To be clear, and to conclude, we must move to a society run on renewables. We must do this as fast as possible. But for all the above reasons, we will monumentally fail, if we try to do so via mere reforms within our current socio-economic system. Instead we need to build a big, forceful, global, new society movement, demanding  de-growth! Demanding a simpler way! And yes demanding Climate Justice! And not just demanding it, but building and demonstrating the new ways at the grassroots. Our chances may seem slim, but we must try. Needless to say, the situation is urgent. We have no time to waste.



5 thoughts on “The challenge of Climate Justice – Talk at Melbourne Anarchist Bookfair 2016

  1. Oh boy there are some big bad assumptions in this reworking of the PeakOilers ‘Energy Decent’ hypothesis/fallacy.
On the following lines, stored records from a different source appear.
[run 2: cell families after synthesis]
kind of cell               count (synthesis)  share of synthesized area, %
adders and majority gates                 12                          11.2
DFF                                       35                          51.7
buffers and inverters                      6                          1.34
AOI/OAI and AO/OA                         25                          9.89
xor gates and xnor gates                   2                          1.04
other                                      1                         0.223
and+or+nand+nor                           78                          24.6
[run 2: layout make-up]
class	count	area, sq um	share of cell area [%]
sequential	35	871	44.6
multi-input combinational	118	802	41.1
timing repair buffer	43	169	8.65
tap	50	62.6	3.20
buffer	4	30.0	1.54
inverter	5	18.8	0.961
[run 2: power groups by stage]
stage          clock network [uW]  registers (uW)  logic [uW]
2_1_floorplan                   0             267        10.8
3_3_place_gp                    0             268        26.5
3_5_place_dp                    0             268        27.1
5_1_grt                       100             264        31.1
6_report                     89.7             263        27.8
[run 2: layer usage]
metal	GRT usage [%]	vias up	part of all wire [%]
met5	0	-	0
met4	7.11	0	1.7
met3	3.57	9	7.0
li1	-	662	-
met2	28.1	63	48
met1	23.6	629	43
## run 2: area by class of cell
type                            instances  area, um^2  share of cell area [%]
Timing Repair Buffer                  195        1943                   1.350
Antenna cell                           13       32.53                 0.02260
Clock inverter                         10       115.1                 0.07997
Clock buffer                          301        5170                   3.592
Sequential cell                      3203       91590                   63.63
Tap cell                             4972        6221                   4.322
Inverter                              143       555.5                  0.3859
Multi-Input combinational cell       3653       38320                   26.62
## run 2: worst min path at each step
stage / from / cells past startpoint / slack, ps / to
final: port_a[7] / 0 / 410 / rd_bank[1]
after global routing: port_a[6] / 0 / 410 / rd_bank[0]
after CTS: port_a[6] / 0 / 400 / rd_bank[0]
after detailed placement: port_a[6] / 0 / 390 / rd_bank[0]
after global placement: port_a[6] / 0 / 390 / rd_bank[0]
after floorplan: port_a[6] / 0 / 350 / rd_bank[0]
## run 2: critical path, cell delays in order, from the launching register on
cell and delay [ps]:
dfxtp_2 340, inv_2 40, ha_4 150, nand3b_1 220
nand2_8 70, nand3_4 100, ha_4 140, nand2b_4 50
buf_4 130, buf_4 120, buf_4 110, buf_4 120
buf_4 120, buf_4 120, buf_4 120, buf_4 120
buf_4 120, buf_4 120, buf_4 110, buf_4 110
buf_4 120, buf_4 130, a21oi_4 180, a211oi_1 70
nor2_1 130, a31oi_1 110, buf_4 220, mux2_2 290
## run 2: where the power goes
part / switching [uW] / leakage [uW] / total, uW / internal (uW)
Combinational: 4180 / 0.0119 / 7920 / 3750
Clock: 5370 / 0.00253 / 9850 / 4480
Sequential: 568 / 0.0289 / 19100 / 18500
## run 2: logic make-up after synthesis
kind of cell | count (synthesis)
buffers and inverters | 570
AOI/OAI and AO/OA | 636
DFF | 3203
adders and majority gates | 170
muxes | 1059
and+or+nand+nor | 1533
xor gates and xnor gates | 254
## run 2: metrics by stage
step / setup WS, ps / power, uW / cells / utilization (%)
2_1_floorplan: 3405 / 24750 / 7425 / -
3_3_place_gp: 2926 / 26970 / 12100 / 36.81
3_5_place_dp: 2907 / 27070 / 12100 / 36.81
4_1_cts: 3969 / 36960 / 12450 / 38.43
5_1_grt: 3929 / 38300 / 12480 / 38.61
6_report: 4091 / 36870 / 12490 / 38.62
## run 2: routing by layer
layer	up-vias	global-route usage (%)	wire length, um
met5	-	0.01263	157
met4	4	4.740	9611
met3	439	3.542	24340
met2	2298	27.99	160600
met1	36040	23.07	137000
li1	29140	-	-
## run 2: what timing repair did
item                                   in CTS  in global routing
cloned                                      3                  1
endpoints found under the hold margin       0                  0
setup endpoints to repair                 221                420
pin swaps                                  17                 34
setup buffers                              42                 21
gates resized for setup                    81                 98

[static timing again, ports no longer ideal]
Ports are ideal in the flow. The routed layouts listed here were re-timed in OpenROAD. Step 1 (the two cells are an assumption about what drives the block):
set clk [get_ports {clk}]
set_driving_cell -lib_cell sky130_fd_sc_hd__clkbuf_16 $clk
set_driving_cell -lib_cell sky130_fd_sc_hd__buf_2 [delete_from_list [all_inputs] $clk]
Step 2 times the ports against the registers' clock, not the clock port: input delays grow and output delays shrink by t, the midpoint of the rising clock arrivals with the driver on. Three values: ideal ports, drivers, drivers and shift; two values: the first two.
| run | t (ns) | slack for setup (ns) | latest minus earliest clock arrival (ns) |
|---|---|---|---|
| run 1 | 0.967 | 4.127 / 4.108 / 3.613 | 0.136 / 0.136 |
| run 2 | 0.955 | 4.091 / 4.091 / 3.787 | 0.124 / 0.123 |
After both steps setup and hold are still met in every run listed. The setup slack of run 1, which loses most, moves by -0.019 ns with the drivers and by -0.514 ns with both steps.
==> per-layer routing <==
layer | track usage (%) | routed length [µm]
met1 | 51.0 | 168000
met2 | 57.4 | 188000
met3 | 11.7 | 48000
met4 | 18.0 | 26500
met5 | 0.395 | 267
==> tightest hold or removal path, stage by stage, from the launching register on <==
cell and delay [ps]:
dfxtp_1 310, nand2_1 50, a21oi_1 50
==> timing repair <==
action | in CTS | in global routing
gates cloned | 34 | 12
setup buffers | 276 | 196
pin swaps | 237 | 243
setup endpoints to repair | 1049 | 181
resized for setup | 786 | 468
    ” I am no expert, but from what I understand there are two fundamental reasons. First, because, today, renewables receive a huge, but hidden, fossil fuel subsidy. […] Recent estimates suggest that the energy return on solar PV in Spain is only 2.45:1, when reasonable estimates are made of all the energy inputs that go into to making a solar panel.”

    Neither am I expert, but I do know how to consult Dr Google before putting a myth out there and declaring it (unreferenced) as a fact. Check out this comment (posted in response to another dubiously conceived article doubting solarPV’s meritorious rise). >the links in this comment will provide further support for the claim that you are talking nonsense regards EROI of PV.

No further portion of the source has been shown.